O Centro de Empreendimentos em Informática da UFRGS (CEI/UFRGS) participou do Deep Tech Summit 2026, encontro dedicado à inovação baseada em ciência e engenharia avançada e à aproximação entre startups, pesquisadores, investidores, empresas, governos e demais atores envolvidos no desenvolvimento de tecnologias de fronteira.
Representado pela diretora do CEI, professora Érika Cota, o Centro acompanhou a programação e realizou interlocuções com atores e parceiros presentes no evento. A participação integrou as ações de aproximação da incubadora com ambientes especializados no desenvolvimento de deep techs e de acompanhamento de práticas, oportunidades e desafios relacionados à transformação de conhecimento científico em inovação.
A programação do Deep Tech Summit colocou em discussão temas diretamente relacionados aos desafios enfrentados por empreendimentos intensivos em conhecimento: desenvolvimento de tecnologias avançadas, infraestrutura para inovação, acesso a capital, aproximação com empresas, pesquisa e desenvolvimento, formação de redes e criação de condições para que tecnologias originadas em ambientes científicos alcancem aplicações concretas.
Para uma incubadora universitária, essa agenda possui relevância particular. Deep techs apresentam características que diferenciam sua trajetória de desenvolvimento daquela observada em negócios baseados predominantemente em modelos digitais ou tecnologias já consolidadas. Em geral, envolvem maior intensidade científica e tecnológica, ciclos mais longos de desenvolvimento, necessidade de infraestrutura especializada, validações técnicas sucessivas e diferentes estratégias de financiamento e inserção no mercado.
A participação no Summit permitiu acompanhar como esses desafios vêm sendo tratados por diferentes agentes do ecossistema e ampliar o repertório institucional do CEI para o desenvolvimento de sua própria atuação junto a empreendimentos dessa natureza.

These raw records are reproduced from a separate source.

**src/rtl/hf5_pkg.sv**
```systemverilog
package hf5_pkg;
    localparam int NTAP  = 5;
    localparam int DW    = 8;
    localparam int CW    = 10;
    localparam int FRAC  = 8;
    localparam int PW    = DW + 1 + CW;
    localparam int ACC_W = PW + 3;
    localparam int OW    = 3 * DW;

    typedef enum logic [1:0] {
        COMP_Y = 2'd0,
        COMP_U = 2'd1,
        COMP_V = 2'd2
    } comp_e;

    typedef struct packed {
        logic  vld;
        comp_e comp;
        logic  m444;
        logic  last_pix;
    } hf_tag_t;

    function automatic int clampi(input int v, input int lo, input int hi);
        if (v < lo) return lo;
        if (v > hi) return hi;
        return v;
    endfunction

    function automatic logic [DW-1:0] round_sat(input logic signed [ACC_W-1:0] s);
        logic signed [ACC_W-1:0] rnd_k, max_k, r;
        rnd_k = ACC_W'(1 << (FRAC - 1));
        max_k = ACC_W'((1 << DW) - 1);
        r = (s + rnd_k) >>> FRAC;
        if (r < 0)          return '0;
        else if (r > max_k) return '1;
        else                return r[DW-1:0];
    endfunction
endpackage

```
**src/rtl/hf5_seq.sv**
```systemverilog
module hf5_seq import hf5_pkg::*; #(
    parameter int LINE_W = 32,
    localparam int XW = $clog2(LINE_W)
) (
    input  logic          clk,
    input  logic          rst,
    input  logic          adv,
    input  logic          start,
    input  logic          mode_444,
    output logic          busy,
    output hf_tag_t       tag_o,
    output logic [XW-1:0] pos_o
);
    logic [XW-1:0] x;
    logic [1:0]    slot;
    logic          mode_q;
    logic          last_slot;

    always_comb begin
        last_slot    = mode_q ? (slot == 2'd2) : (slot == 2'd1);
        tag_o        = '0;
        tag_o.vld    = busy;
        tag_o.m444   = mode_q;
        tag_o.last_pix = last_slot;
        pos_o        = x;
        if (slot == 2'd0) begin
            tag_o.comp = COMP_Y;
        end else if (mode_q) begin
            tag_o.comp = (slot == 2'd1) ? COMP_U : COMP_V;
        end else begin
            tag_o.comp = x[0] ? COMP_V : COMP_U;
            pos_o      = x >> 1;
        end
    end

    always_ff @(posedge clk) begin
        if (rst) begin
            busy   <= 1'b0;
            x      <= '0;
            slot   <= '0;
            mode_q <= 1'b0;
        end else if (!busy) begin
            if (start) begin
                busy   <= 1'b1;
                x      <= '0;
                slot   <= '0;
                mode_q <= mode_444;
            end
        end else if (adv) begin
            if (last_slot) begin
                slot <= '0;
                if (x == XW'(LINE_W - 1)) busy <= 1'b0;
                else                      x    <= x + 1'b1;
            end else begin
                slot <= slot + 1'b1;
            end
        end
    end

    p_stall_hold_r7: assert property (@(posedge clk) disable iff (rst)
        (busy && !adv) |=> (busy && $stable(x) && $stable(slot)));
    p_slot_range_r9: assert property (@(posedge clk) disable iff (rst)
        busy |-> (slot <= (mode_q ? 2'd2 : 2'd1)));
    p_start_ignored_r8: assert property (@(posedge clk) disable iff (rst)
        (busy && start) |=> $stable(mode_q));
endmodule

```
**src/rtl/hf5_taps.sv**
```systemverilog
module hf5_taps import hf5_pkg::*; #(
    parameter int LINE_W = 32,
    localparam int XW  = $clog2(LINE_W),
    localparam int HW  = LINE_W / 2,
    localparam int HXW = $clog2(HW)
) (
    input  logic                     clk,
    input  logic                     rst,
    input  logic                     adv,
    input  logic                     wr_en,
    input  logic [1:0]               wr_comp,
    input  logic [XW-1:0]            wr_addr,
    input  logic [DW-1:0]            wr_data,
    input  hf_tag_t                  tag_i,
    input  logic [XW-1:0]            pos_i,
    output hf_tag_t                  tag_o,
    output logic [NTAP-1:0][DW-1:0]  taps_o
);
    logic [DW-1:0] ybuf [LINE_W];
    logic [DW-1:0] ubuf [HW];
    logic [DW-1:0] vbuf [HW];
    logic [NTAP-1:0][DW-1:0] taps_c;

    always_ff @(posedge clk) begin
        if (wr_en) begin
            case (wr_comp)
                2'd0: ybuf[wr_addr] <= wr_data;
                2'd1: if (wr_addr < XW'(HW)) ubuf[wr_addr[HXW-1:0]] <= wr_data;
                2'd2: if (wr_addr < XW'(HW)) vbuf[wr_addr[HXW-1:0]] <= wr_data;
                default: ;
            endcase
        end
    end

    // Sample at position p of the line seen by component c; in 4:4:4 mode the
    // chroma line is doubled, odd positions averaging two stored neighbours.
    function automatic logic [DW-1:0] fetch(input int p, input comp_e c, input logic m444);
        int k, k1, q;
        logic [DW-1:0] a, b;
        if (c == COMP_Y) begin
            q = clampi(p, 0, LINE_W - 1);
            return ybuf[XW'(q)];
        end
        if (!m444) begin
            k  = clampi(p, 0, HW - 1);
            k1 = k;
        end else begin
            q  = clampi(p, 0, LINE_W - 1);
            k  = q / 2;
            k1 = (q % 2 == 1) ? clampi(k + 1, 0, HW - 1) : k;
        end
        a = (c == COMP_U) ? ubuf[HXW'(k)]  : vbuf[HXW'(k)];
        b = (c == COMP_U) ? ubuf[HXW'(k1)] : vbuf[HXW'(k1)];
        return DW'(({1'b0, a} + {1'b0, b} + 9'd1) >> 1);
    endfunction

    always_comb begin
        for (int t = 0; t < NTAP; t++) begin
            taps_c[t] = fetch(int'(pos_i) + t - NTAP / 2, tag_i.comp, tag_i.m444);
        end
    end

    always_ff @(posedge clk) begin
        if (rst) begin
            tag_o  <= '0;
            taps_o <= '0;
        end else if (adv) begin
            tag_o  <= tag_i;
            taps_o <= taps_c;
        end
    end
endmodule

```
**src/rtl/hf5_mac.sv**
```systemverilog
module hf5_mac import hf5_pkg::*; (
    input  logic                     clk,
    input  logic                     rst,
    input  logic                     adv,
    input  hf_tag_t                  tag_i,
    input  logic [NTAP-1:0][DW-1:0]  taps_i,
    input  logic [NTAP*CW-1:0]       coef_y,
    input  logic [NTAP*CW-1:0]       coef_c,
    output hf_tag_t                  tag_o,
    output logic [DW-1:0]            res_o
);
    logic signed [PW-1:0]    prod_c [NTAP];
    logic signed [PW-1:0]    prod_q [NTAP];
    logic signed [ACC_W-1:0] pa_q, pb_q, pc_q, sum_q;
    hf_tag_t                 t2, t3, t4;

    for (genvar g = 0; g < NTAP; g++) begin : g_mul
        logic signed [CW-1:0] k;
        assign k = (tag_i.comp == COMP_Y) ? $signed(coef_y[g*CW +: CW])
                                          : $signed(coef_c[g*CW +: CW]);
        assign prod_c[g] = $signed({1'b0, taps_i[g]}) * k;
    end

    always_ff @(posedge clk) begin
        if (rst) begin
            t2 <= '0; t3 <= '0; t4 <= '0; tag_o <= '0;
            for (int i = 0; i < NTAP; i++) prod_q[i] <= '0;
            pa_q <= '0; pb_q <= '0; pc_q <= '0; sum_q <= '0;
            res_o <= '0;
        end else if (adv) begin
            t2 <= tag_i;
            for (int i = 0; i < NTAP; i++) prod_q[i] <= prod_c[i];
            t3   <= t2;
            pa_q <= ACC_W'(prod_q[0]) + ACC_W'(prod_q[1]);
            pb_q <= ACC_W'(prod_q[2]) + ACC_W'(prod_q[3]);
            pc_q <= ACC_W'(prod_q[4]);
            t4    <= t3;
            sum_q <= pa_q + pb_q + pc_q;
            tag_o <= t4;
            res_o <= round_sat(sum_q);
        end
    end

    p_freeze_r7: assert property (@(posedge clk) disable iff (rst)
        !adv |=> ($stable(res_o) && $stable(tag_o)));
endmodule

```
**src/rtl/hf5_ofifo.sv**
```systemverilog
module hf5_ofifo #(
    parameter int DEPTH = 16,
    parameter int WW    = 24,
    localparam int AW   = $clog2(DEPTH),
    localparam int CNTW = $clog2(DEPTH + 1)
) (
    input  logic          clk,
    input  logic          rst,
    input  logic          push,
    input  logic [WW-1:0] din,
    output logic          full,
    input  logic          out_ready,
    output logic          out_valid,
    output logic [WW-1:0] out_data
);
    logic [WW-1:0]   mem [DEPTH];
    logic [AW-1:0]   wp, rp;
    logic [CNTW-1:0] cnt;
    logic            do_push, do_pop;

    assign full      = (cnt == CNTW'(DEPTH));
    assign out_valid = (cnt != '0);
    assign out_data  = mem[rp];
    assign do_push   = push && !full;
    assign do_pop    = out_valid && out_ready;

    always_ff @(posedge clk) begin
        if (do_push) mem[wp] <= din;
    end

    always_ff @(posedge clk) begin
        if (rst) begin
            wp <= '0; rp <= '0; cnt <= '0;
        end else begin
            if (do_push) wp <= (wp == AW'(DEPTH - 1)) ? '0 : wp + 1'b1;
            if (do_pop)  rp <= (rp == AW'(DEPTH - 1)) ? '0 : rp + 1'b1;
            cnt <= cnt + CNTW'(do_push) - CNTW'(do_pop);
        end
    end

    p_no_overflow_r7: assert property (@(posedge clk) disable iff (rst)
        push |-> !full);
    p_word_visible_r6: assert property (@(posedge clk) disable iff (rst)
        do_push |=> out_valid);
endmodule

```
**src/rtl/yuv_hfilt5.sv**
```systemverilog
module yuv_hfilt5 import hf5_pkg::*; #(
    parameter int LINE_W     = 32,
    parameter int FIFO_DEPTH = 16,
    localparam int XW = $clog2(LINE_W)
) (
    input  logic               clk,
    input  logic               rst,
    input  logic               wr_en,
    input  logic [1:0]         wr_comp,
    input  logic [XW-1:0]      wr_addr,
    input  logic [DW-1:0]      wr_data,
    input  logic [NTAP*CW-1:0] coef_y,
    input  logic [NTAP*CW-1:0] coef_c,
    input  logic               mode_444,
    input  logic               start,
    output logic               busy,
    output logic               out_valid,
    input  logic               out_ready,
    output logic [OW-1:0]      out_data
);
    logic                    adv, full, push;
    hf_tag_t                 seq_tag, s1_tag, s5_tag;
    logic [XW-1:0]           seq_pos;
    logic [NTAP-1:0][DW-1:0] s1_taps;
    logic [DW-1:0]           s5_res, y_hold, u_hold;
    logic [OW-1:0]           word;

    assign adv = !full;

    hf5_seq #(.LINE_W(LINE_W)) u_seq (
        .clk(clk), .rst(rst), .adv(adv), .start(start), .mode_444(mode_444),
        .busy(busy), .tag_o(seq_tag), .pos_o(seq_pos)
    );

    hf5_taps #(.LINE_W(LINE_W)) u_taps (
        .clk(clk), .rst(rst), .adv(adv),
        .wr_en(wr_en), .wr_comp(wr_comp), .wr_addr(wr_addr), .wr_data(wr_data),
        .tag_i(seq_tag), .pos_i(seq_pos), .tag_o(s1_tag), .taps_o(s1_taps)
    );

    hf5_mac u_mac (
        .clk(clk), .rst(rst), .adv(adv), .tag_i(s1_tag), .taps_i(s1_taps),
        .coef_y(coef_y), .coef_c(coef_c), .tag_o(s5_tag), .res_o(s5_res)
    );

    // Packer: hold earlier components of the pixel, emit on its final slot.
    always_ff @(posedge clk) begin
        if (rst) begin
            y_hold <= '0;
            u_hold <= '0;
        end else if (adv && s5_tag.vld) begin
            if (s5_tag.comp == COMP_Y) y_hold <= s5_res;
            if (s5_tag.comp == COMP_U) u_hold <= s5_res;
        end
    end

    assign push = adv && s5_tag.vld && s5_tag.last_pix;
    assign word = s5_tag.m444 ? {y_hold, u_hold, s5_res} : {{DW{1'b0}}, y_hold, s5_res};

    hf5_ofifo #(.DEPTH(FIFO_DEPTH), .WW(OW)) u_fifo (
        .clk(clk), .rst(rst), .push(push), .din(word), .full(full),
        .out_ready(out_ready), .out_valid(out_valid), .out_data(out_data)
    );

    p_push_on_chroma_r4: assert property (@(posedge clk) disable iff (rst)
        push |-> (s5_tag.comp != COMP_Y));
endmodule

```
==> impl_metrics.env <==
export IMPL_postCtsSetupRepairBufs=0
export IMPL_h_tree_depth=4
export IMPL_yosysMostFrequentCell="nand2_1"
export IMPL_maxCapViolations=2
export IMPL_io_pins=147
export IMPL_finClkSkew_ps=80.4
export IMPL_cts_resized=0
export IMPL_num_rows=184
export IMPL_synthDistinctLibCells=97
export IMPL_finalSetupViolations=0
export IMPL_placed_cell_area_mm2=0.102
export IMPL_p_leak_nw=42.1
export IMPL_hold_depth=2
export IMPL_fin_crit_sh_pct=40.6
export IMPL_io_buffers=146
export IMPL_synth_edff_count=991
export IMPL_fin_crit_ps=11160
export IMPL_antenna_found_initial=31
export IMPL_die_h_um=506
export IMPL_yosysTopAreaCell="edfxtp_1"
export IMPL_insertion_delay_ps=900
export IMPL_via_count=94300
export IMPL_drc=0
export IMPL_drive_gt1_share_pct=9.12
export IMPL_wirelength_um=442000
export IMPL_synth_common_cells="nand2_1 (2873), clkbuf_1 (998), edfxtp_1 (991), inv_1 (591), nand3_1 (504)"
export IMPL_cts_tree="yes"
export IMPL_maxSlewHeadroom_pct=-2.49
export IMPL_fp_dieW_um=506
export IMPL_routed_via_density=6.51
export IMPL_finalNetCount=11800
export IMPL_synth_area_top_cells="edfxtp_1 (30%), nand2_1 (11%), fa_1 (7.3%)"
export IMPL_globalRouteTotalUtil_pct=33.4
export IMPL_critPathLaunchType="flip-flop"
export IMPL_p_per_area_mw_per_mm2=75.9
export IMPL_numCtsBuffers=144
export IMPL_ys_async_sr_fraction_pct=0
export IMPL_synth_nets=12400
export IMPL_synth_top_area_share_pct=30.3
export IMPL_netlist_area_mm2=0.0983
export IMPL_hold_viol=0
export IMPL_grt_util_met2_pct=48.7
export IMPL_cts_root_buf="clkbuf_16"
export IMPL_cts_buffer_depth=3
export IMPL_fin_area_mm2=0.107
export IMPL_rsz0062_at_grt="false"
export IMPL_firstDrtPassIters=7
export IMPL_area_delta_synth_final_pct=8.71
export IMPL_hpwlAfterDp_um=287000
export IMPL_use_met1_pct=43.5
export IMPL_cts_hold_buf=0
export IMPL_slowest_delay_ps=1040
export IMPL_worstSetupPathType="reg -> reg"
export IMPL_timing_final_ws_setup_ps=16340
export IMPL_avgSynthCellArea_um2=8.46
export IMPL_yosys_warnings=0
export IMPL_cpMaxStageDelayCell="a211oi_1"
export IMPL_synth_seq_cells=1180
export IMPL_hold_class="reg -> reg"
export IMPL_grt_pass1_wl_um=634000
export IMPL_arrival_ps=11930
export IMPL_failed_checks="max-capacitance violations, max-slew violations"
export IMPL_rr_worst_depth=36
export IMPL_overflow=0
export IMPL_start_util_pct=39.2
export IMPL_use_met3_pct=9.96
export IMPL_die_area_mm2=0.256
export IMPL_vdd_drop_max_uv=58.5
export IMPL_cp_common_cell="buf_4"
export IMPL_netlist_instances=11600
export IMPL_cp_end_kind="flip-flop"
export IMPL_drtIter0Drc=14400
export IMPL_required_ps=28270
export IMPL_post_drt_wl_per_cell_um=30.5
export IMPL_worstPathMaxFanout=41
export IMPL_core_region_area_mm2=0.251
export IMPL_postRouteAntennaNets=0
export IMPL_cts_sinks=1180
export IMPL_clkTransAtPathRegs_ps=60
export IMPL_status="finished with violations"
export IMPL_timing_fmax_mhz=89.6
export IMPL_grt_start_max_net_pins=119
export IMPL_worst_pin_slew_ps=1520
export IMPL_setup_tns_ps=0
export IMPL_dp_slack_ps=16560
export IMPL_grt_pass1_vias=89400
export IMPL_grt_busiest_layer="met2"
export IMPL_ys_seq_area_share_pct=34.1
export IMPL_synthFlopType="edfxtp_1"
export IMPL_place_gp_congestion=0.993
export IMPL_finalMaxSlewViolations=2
==> src/rtl/txi_regs.sv <==
module txi_regs
  import txi_pkg::*;
#(
  parameter int unsigned ADDR_W = 3
) (
  input  logic              clk,
  input  logic              rst,
  input  logic              host_wr,
  input  logic [ADDR_W-1:0] host_addr,
  input  byte_t             host_wdata,
  output byte_t             host_rdata,
  input  logic              spc_take,
  output logic              spc_req,
  output byte_t             spc_byte,
  output logic              err_pulse
);
  localparam int unsigned SEL_W = $clog2(NUM_SPC + 1);

  byte_t            cmd_q;
  byte_t            spc_q [NUM_SPC];
  logic             wr_cmd, bad_wr;
  logic [SEL_W-1:0] sel;

  function automatic logic sel_ok(input logic [SEL_W-1:0] c);
    return (c != '0) && (c <= SEL_W'(NUM_SPC));
  endfunction

  assign wr_cmd = host_wr && (host_addr == ADDR_W'(ADR_CMD));
  assign bad_wr = wr_cmd && host_wdata[CMD_SEND_BIT] && !sel_ok(host_wdata[SEL_W-1:0]);
  assign sel    = cmd_q[SEL_W-1:0];
  // only valid selections are ever stored with the send bit set
  assign spc_req = cmd_q[CMD_SEND_BIT];

  always_comb begin
    spc_byte = '0;
    for (int i = 0; i < NUM_SPC; i++) begin
      if (sel == SEL_W'(i + 1)) spc_byte = spc_q[i];
    end
  end

  always_ff @(posedge clk) begin
    if (rst) begin
      cmd_q     <= '0;
      err_pulse <= 1'b0;
    end else begin
      err_pulse <= bad_wr;
      if (wr_cmd)        cmd_q <= bad_wr ? '0 : host_wdata;
      else if (spc_take) cmd_q <= '0;
    end
  end

  always_ff @(posedge clk) begin
    if (rst) begin
      for (int i = 0; i < NUM_SPC; i++) spc_q[i] <= '0;
    end else if (host_wr) begin
      for (int i = 0; i < NUM_SPC; i++) begin
        if (host_addr == ADDR_W'(ADR_SPC0 + i)) spc_q[i] <= host_wdata;
      end
    end
  end

  always_ff @(posedge clk) begin
    if (rst) begin
      host_rdata <= '0;
    end else begin
      host_rdata <= '0;
      if (host_addr == ADDR_W'(ADR_CMD)) host_rdata <= cmd_q;
      if (host_addr == ADDR_W'(ADR_STAT)) host_rdata <= {{(BYTE_W-1){1'b0}}, cmd_q[CMD_SEND_BIT]};
      for (int i = 0; i < NUM_SPC; i++) begin
        if (host_addr == ADDR_W'(ADR_SPC0 + i)) host_rdata <= spc_q[i];
      end
    end
  end

  AST_CMD_CLEARS: assert property (@(posedge clk) disable iff (rst) (spc_take && !wr_cmd) |=> (cmd_q == '0));
  AST_ERR_NO_SEND: assert property (@(posedge clk) disable iff (rst) err_pulse |-> !spc_req);
  AST_PEND_HOLDS: assert property (@(posedge clk) disable iff (rst) (spc_req && !spc_take && !host_wr) |=> spc_req);
endmodule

Além dos conteúdos técnicos, o evento proporcionou oportunidades de interação com representantes de organizações que atuam no ecossistema de ciência, tecnologia, investimento e empreendedorismo. Essas aproximações são relevantes para ampliar a rede institucional disponível aos empreendimentos apoiados e identificar possibilidades futuras de cooperação, acesso a competências, desenvolvimento tecnológico, inserção em redes especializadas e aproximação com fontes de capital.
Para o CEI, a construção de uma rede voltada às necessidades específicas de deep techs constitui parte do esforço de qualificação de sua atuação. O desenvolvimento desses empreendimentos demanda articulação entre diferentes competências e instituições, envolvendo pesquisadores, universidades, empresas, investidores, ambientes de inovação, organizações públicas e especialistas em temas como propriedade intelectual, transferência de tecnologia e acesso a mercado.
A participação no Deep Tech Summit reforçou alguns elementos relevantes para a estratégia de desenvolvimento da incubadora.
O primeiro é a importância de compreender o desenvolvimento de deep techs como uma trajetória própria. A maturidade tecnológica precisa avançar em diálogo com evidências de mercado, capacidade empreendedora, recursos financeiros e estratégias de proteção, transferência ou exploração da tecnologia.
O segundo é o papel das conexões. Tecnologias de fronteira dificilmente percorrem sozinhas o caminho entre pesquisa e aplicação. Redes qualificadas tornam-se parte da infraestrutura necessária para que esses projetos encontrem conhecimento complementar, parceiros, capital e oportunidades de validação.
O terceiro está relacionado ao papel das universidades. A proximidade com ambientes de pesquisa e formação avançada cria condições relevantes para o surgimento de novos empreendimentos tecnológicos, mas transformar esse potencial em inovação demanda mecanismos capazes de aproximar ciência, empreendedorismo e mercado.
Essas questões dialogam diretamente com o contexto do CEI, vinculado ao Instituto de Informática da UFRGS e inserido em um ambiente de pesquisa e formação avançada em Computação.